> **Data records**:
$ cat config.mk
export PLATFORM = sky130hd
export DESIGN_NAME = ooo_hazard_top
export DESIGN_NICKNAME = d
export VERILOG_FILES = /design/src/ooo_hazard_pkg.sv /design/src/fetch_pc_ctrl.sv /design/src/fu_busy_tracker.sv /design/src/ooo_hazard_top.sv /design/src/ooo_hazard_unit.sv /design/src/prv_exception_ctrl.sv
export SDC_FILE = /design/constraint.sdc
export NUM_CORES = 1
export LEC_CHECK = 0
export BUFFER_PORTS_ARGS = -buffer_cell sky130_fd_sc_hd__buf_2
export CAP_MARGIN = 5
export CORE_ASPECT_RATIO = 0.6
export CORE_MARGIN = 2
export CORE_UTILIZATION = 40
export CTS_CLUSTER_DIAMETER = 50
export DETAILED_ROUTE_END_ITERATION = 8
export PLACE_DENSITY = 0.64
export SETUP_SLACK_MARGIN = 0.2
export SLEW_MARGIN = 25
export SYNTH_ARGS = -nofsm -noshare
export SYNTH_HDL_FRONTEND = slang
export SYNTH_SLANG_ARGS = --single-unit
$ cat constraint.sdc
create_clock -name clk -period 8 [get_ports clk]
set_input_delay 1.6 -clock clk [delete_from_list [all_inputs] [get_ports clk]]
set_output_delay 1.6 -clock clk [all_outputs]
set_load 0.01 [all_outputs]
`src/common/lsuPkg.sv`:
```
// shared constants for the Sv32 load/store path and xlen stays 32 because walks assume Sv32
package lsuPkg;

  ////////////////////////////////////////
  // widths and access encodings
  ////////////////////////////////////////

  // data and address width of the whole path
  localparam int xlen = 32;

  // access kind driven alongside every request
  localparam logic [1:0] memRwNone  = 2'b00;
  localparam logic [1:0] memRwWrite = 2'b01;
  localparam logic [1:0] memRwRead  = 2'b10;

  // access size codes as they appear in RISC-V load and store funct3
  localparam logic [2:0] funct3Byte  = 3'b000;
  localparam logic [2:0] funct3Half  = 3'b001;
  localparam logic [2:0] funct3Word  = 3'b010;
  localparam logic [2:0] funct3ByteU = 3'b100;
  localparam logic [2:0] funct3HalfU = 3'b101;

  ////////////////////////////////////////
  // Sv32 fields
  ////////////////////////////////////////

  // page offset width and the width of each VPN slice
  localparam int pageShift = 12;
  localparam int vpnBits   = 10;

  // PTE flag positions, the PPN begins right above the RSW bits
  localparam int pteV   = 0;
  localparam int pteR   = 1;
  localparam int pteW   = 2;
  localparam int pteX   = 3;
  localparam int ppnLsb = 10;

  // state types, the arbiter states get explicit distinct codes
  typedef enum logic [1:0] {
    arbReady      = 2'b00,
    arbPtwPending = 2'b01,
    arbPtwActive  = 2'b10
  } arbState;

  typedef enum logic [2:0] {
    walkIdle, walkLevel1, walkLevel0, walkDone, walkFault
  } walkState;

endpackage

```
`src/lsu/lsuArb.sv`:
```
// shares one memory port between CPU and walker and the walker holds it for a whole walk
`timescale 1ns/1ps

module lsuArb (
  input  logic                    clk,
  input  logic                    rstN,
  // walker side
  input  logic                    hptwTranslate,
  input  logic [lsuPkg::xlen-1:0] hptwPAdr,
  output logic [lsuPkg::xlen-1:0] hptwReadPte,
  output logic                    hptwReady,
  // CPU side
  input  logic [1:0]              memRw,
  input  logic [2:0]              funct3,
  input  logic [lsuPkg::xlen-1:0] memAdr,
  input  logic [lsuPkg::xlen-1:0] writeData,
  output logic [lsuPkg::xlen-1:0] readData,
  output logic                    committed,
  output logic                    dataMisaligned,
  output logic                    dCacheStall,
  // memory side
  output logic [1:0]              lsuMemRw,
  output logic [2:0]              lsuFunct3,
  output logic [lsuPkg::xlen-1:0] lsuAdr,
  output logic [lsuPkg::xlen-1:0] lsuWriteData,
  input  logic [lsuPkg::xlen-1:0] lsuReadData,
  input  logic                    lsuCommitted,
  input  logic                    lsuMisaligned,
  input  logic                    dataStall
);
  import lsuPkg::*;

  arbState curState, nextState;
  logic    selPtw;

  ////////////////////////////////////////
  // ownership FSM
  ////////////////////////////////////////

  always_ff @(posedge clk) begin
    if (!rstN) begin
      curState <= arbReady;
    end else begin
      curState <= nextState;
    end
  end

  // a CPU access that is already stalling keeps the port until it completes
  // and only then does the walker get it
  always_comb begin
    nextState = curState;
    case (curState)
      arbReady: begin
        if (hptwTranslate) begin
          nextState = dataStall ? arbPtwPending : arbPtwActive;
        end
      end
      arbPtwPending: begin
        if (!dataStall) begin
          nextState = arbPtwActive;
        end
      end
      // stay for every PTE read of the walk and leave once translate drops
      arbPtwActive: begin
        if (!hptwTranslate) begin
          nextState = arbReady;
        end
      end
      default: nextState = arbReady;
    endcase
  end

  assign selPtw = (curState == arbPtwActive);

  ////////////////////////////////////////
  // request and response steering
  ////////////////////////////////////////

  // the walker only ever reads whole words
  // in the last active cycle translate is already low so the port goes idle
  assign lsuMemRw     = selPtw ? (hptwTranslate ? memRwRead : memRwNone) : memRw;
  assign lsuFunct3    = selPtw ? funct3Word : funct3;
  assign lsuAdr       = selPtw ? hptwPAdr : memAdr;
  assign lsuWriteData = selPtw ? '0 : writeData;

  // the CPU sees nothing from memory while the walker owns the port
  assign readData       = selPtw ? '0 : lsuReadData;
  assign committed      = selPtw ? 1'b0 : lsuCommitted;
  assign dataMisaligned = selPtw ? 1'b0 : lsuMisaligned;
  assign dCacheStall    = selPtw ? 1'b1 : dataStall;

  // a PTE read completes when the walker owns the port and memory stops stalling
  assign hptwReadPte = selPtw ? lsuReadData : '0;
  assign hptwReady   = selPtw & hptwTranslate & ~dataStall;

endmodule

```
---
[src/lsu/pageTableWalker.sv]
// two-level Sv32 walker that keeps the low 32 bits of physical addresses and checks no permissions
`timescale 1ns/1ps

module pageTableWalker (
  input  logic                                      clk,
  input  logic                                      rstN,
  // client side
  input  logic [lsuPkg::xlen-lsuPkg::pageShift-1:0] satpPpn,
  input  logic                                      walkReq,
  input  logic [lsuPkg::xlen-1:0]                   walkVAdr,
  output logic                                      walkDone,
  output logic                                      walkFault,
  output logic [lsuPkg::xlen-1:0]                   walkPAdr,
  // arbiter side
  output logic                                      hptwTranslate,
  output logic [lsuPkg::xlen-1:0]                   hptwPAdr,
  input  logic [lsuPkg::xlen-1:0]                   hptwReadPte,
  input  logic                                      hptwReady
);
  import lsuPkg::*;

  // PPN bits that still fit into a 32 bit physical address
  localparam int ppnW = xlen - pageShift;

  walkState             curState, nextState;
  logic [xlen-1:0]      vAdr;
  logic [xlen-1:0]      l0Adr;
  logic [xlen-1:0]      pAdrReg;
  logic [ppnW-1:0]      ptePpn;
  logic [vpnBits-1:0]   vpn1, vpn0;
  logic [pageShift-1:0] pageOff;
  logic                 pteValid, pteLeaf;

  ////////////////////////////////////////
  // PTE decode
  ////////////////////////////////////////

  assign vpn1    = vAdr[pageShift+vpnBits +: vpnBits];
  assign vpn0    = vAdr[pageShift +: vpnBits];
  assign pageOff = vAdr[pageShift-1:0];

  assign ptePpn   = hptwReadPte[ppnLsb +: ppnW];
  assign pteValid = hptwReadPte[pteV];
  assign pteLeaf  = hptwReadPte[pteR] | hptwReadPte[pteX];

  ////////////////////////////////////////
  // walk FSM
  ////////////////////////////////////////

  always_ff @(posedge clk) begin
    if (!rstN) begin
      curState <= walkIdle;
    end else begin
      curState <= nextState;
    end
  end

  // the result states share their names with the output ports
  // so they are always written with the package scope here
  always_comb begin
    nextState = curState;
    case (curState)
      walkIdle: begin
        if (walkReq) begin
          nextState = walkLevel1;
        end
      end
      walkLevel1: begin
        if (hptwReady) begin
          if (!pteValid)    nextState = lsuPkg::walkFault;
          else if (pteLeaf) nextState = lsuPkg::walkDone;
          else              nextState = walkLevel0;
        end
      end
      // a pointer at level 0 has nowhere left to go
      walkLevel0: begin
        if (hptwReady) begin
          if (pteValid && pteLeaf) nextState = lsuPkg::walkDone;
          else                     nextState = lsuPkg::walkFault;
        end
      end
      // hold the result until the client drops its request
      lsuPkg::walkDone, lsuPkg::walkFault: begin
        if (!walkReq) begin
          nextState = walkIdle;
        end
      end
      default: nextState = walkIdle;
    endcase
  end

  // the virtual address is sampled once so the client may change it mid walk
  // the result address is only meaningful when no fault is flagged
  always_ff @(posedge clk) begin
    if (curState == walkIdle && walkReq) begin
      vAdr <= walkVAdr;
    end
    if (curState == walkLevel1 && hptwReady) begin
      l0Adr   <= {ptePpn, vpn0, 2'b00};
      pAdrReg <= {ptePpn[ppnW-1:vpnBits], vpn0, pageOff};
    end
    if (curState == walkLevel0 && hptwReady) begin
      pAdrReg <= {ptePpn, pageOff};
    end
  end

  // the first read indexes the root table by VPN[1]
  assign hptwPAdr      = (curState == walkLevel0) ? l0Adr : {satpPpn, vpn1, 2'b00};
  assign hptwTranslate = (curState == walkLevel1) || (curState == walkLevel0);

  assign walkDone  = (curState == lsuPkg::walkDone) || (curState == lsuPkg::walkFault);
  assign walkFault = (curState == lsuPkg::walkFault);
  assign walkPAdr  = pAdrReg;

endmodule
--
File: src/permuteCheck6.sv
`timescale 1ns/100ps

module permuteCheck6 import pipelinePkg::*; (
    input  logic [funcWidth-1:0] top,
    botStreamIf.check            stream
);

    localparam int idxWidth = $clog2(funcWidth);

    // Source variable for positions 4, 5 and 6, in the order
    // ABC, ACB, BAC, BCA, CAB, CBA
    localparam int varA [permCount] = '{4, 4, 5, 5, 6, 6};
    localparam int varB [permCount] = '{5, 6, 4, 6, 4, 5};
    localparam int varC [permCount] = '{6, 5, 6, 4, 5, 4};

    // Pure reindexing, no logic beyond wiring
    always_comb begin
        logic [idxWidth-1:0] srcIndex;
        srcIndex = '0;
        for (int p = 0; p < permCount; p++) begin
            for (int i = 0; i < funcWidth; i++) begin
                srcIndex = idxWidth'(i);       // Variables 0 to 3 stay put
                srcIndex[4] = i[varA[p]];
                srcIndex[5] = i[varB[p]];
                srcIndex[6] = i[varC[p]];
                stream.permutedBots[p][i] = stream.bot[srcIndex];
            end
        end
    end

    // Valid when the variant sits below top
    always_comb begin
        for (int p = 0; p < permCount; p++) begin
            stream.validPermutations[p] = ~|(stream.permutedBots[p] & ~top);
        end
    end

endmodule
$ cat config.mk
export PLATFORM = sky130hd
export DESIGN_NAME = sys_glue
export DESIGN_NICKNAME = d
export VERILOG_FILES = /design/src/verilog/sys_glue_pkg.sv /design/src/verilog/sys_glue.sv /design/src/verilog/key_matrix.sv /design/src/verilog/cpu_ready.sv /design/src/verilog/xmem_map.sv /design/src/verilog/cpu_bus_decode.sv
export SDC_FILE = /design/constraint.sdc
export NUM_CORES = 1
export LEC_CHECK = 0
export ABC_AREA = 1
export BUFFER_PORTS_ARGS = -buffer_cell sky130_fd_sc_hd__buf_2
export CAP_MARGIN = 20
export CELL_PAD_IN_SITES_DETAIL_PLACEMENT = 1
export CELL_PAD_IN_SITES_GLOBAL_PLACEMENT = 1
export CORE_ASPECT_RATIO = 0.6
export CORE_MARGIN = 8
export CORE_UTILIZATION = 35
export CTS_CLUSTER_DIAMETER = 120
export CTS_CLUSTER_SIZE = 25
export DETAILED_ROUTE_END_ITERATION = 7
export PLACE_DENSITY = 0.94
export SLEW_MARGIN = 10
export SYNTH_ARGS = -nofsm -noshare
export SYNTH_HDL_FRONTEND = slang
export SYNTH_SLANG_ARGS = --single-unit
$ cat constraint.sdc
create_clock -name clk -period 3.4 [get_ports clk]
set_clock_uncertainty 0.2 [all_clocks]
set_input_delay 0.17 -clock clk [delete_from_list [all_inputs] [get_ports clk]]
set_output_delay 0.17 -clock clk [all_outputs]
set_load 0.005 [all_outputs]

> **Task directions**:
From the listing above, return each line with the word "whole".

> **Finished task**:
  // data and address width of the whole path
// shares one memory port between CPU and walker and the walker holds it for a whole walk
  // the walker only ever reads whole words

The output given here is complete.